• [Exercise requirements]: Look through the entries below for the string "match", and copy each line where it is found.

• [Provided data]:
What follows belongs to an exercise in optimizing a design on an open flow for small area; a production flow would make more cautious choices. In this exercise RTL edits were held to simulation tests only and were not proved equivalent to the original. Power figures rest on the tool's default switching activity, not on a simulated workload.

$ cat flow/flow/run.sh
#!/bin/bash
# Own layout flow: the standard synthesis, then the register-file datapath (write decode,
# read select and operand muxes) rebuilt from the same registers by flow/remap.py, then the standard flow's
# standard layout with smaller port buffers and a clock tree of mid-size clock buffers.
set -euo pipefail
R=orfs/results/sky130hd/id_pipe_stage/base
bash standard.sh synth > synth.log 2>&1
cp $R/1_2_yosys.v std_1_2_yosys.v
python3 flow/remap.py std_1_2_yosys.v remapped.v > remap.log 2>&1
cp remapped.v $R/1_2_yosys.v
rm -f $R/1_synth.odb
bash standard.sh \
  BUFFER_PORTS_ARGS="-buffer_cell sky130_fd_sc_hd__buf_1" \
  CTS_ARGS="-sink_clustering_enable -repair_clock_nets -buf_list {sky130_fd_sc_hd__clkbuf_4 sky130_fd_sc_hd__clkbuf_8} -sink_clustering_size 18 -sink_clustering_max_diameter 45 -dont_use_dummy_load" \
  finish > layout.log 2>&1
$ cat flow/flow/remap.py
#!/usr/bin/env python3
"""Rebuild the register-file datapath of id_pipe_stage's synthesized netlist by hand.

Reads the standard synthesis netlist (Yosys write_verilog of sky130hd cells), keeps every
register instance (same instance names, cell types and Q nets), and replaces the logic that
drives the D and DE pins of the register file (rf_n) and the operand registers (d1_q, d2_q)
with a fixed, area-lean structure:

  - write: wr_sel[i] = wb_we & (wb_adr == i) from a 2+3 bit predecode; D = ~wb_data.
  - read:  seln[i] = ~(advance & rf_ok[i] & (rs == i)); each operand bit is the OR over i of
           (~rf_n[i] & ~seln[i]) and (wb_data & fwd), built as o22ai pairs, nor4 and nand4.
           DE = advance | fwd.  (The register file is stored inverted, so ~rf_n is the value.)

The rest of the logic (interlock, payload enables, stall counter, rf_ok) is kept as synthesized;
cells left without loads are removed.

usage: remap.py IN.v OUT.v
"""
import re
import sys

OUT_PINS = {"X", "Y", "Q", "Q_N", "SUM", "COUT", "COUT_N", "HI", "LO", "GCLK"}
P = "sky130_fd_sc_hd__"

src = open(sys.argv[1]).read()

modm = re.search(r"^module\s+(\w+)\s*\((.*?)\);", src, re.S | re.M)
top = modm.group(1)
body_start = modm.end()
endm = src.rindex("endmodule")
body = src[body_start:endm]

inst_re = re.compile(r"^\s*(" + P + r"\w+)\s+(\\\S+\s|\S+)\s*\((.*?)\);\s*$", re.S | re.M)
pin_re = re.compile(r"\.(\w+)\(\s*(.*?)\s*\)(?=\s*,|\s*$)", re.S)

cells = []  # dicts: type, name, pins (ordered list of (pin, net))
for mm in inst_re.finditer(body):
    pins = [(p, n.strip()) for p, n in pin_re.findall(mm.group(3))]
    cells.append({"type": mm.group(1), "name": mm.group(2).strip(), "pins": pins})

decls = []
assigns = []
for line in body.split(";"):
    s = line.strip()
    if re.match(r"^(input|output|wire|reg)\b", s):
        decls.append(s + " ;")
    elif s.startswith("assign "):
        assigns.append(s + " ;")

n_inst_text = len(re.findall(r"^\s*" + P, body, re.M))
assert n_inst_text == len(cells), (n_inst_text, len(cells))


def norm(n):
    """Net name as a key: escaped identifiers lose the backslash and trailing space."""
    n = n.strip()
    return n[1:].strip() if n.startswith("\\") else n


def esc(n):
    """Net name for writing: escape it if it is not a plain identifier or bit select."""
    if re.match(r"^[A-Za-z_][A-Za-z0-9_$]*(\[\d+\])?$", n):
        return n
    return "\\" + n + " "


def is_ff(c):
    return re.search(r"__(edfxtp|dfxtp|dfrtp|dfstp|dfrbp|dfxbp|dfbbp|dfbbn|dfrtn|edfxbp|sdf)", c["type"]) is not None


ffs = [c for c in cells if is_ff(c)]
ff_by_q = {}
for c in ffs:
    q = dict(c["pins"])["Q"]
    ff_by_q[norm(q)] = c

XLEN = 32
NREGS = 32

# ---------------------------------------------------------------- new logic
new_cells = []
new_wires = []
cnt = [0]


def wire(prefix):
    cnt[0] += 1
    w = f"hm_{prefix}_{cnt[0]}"
    new_wires.append(w)
    return w


def cell(ctype, pins, out="Y", prefix="n"):
    o = wire(prefix)
    cnt[0] += 1
    new_cells.append({"type": P + ctype, "name": f"hm_c{cnt[0]}_{ctype}", "pins": list(pins.items()) + [(out, o)]})
    return o


def inv(a):
    return cell("inv_1", {"A": a})


# register nets
def q(name):
    c = ff_by_q.get(name)
    assert c is not None, name
    return dict(c["pins"])["Q"]


rf = [[None] * XLEN for _ in range(NREGS)]
for i in range(1, NREGS):
    for b in range(XLEN):
        rf[i][b] = q(f"rf_n[{i}][{b}]")
ok = [None] + [q(f"rf_ok[{i}]") for i in range(1, NREGS)]

# port nets
wb_adr = [f"wb_adr[{k}]" for k in range(5)]
wb_data = [f"wb_data[{k}]" for k in range(XLEN)]
rs = {1: [f"in_inst[{15 + k}]" for k in range(5)], 2: [f"in_inst[{20 + k}]" for k in range(5)]}
a_q = {1: [f"out_rs1_adr[{k}]" for k in range(5)], 2: [f"out_rs2_adr[{k}]" for k in range(5)]}
for p in (1, 2):
    for k in range(5):
        assert norm(a_q[p][k]) in ff_by_q, a_q[p][k]
assert "out_valid" in ff_by_q

# shared inverted write data (the register file stores ~wb_data)
wn = [cell("inv_2", {"A": wb_data[b]}) for b in range(XLEN)]

# advance = ~out_valid | out_ready ; advn = ~advance
ready_n = inv("out_ready")
adv = cell("nand2_2", {"A": "out_valid", "B": ready_n})
advn = inv(adv)

# write decode
wa_n = [inv(wb_adr[k]) for k in range(5)]


def lit(bits, bits_n, k, val):
    """Net that is 1 when bit k differs from val (for nor-based decode)."""
    return bits_n[k] if (val >> k) & 1 else bits[k]


we_n = inv("wb_we")
# low 2 bits with wb_we folded in: lo[k] = we & adr[1:0]==k, as nor3 of "differs" literals
wlo = [cell("nor3_1", {"A": we_n, "B": lit(wb_adr, wa_n, 0, k), "C": lit(wb_adr, wa_n, 1, k)}) for k in range(4)]
whi = []
for m in range(8):
    whi.append(cell("nor3_1", {"A": lit(wb_adr, wa_n, 2, m << 2), "B": lit(wb_adr, wa_n, 3, m << 2), "C": lit(wb_adr, wa_n, 4, m << 2)}))
wsel = [None] * NREGS
for i in range(1, NREGS):
    wsel[i] = cell("and2_4", {"A": wlo[i & 3], "B": whi[i >> 2]}, out="X")

# hook the register file's D and DE
for i in range(1, NREGS):
    for b in range(XLEN):
        c = ff_by_q[norm(rf[i][b])]
        assert c["type"] == P + "edfxtp_1", c["type"]
        pins = dict(c["pins"])
        pins["D"] = wn[b]
        pins["DE"] = wsel[i]
        c["pins"] = [(k, pins[k]) for k, _ in c["pins"]]

# rf_ok[i] <= rf_ok[i] | wr_sel[i]
for i in range(1, NREGS):
    c = ff_by_q[f"rf_ok[{i}]"]
    assert c["type"] == P + "dfrtp_1", c["type"]
    pins = dict(c["pins"])
    pins["D"] = cell("or2_1", {"A": ok[i], "B": wsel[i]}, out="X")
    c["pins"] = [(k, pins[k]) for k, _ in c["pins"]]

# live writeback: wb_we & wb_adr != 0
wb_z_lo = cell("nor3_1", {"A": wb_adr[0], "B": wb_adr[1], "C": wb_adr[2]})
wb_z_hi = cell("nor2_1", {"A": wb_adr[3], "B": wb_adr[4]})
wb_nz = cell("nand2_1", {"A": wb_z_lo, "B": wb_z_hi})
wlive_n = cell("nand2_1", {"A": "wb_we", "B": wb_nz})

for p in (1, 2):
    r = rs[p]
    rn = [inv(r[k]) for k in range(5)]
    # predecode: lo lines carry advance
    rlo = [cell("and3_2", {"A": adv, "B": lit(rn, r, 0, k), "C": lit(rn, r, 1, k)}, out="X") for k in range(4)]
    rhi = [cell("nor3_1", {"A": lit(r, rn, 2, m << 2), "B": lit(r, rn, 3, m << 2), "C": lit(r, rn, 4, m << 2)}) for m in range(8)]
    seln = [None] * NREGS
    for i in range(1, NREGS):
        sel = cell("and3_1", {"A": rlo[i & 3], "B": rhi[i >> 2], "C": ok[i]}, out="X")
        seln[i] = cell("inv_4", {"A": sel})
    # fwd = ~advance & wb_we & wb_adr != 0 & wb_adr == a_q
    eq = [cell("xnor2_1", {"A": wb_adr[k], "B": a_q[p][k]}) for k in range(5)]
    e1 = cell("nand3_1", {"A": eq[0], "B": eq[1], "C": eq[2]})
    e2 = cell("nand3_1", {"A": eq[3], "B": eq[4], "C": advn})
    # fwd = ~e1 & ~e2 & ~wlive_n
    fwd = cell("nor3_1", {"A": e1, "B": e2, "C": wlive_n})
    de = cell("or2_4", {"A": adv, "B": fwd}, out="X")
    for b in range(XLEN):
        pos = []
        for i in range(1, NREGS - 1, 2):
            pos.append(cell("o22ai_1", {"A1": rf[i][b], "A2": seln[i], "B1": rf[i + 1][b], "B2": seln[i + 1]}))
        pos.append(cell("o22ai_1", {"A1": rf[NREGS - 1][b], "A2": seln[NREGS - 1], "B1": wn[b], "B2": adv}))
        assert len(pos) == 16
        negs = [cell("nor4_1", {"A": pos[4 * g], "B": pos[4 * g + 1], "C": pos[4 * g + 2], "D": pos[4 * g + 3]}) for g in range(4)]
        d = cell("nand4_1", {"A": negs[0], "B": negs[1], "C": negs[2], "D": negs[3]})
        c = ff_by_q[f"out_rs{p}_data[{b}]"]
        assert c["type"] == P + "edfxtp_1", c["type"]
        pins = dict(c["pins"])
        pins["D"] = d
        pins["DE"] = de
        c["pins"] = [(k, pins[k]) for k, _ in c["pins"]]

# ---------------------------------------------------------------- dead logic removal
allc = cells + new_cells
readers = {}


def add_read(n):
    readers[n] = readers.get(n, 0) + 1


port_outs = set()
for d in decls:
    mm = re.match(r"output\s+(\[(\d+):(\d+)\]\s+)?(\S+)\s*;", d)
    if mm:
        nm = mm.group(4)
        if mm.group(1):
            for k in range(int(mm.group(3)), int(mm.group(2)) + 1):
                port_outs.add(f"{nm}[{k}]")
        port_outs.add(nm)
assign_text = " ".join(a.split("=", 1)[1] for a in assigns)


def used_by_assign(n):
    base = n.split("[")[0]
    return re.search(r"(?<![\w$\\])\\?" + re.escape(base) + r"\b", assign_text) is not None


def outs_of(c):
    return [norm(n) for p, n in c["pins"] if p in OUT_PINS]


def ins_of(c):
    return [norm(n) for p, n in c["pins"] if p not in OUT_PINS]


alive = set(range(len(allc)))
changed = True
while changed:
    changed = False
    readers = {}
    for k in alive:
        for n in ins_of(allc[k]):
            add_read(n)
    for k in list(alive):
        c = allc[k]
        if is_ff(c):
            continue
        os_ = outs_of(c)
        if any(readers.get(n) or n in port_outs or used_by_assign(n) for n in os_):
            continue
        alive.discard(k)
        changed = True

kept = [allc[k] for k in sorted(alive)]
removed = len(allc) - len(kept)


def fmt_net(n):
    n = n.strip()
    if n.startswith("\\"):
        return n if n.endswith(" ") else n + " "
    return n


out = [f"module {top}({modm.group(2)});"]
out += ["  " + d for d in decls]
out += [f"  wire {w};" for w in new_wires]
for c in kept:
    pins = ",\n".join(f"    .{p}({fmt_net(n)})" for p, n in c["pins"])
    name = c["name"]
    if name.startswith("\\") and not name.endswith(" "):
        name += " "
    out.append(f"  {c['type']} {name} (\n{pins}\n  );")
out += ["  " + a for a in assigns]
out.append("endmodule")
open(sys.argv[2], "w").write("\n".join(out) + "\n")

area = {}
lib = open("/OpenROAD-flow-scripts/flow/platforms/sky130hd/lib/sky130_fd_sc_hd__tt_025C_1v80.lib").read() if len(sys.argv) > 3 else None
print(f"cells in: {len(cells)}  new: {len(new_cells)}  removed: {removed}  out: {len(kept)}", file=sys.stderr)
$ cat flow/standard.sh
#!/bin/bash
# synth_recipe.tcl (not shown) runs the flow's synth.tcl, then flattens the netlist and writes it again
# the make line also repeats each setting of config.mk as NAME=value (left out here)
make -C /OpenROAD-flow-scripts/flow DESIGN_CONFIG=/design/flow/config.mk WORK_HOME=/design/flow/orfs CLKGATE_MAP_FILE= SYNTH_SCRIPT=/design/flow/synth_recipe.tcl "${@:-finish}"
$ cat flow/config.mk
export PLATFORM = sky130hd
export DESIGN_NAME = id_pipe_stage
export DESIGN_NICKNAME = id_pipe_stage
export VERILOG_FILES = /design/flow/design.v
export SDC_FILE = /design/flow/constraint.sdc
export NUM_CORES = 4
export LEC_CHECK = 0
export CAP_MARGIN = 20
export CORE_MARGIN = 2
export CORE_UTILIZATION = 60
export CTS_BUF_LIST = sky130_fd_sc_hd__clkbuf_4 sky130_fd_sc_hd__clkbuf_8
export CTS_CLUSTER_DIAMETER = 45
export CTS_CLUSTER_SIZE = 18
export PLACE_DENSITY = 0.72
export SLEW_MARGIN = 20
$ cat flow/constraint.sdc
create_clock -name core_clock -period 8.0 [get_ports {clk}]
set_input_delay 1.6000 -clock core_clock [delete_from_list [all_inputs] [get_ports {clk}]]
set_output_delay 1.6000 -clock core_clock [all_outputs]
set_load 0.01 [all_outputs]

• [Answer box]:
    if re.match(r"^(input|output|wire|reg)\b", s):
    if re.match(r"^[A-Za-z_][A-Za-z0-9_$]*(\[\d+\])?$", n):
    mm = re.match(r"output\s+(\[(\d+):(\d+)\]\s+)?(\S+)\s*;", d)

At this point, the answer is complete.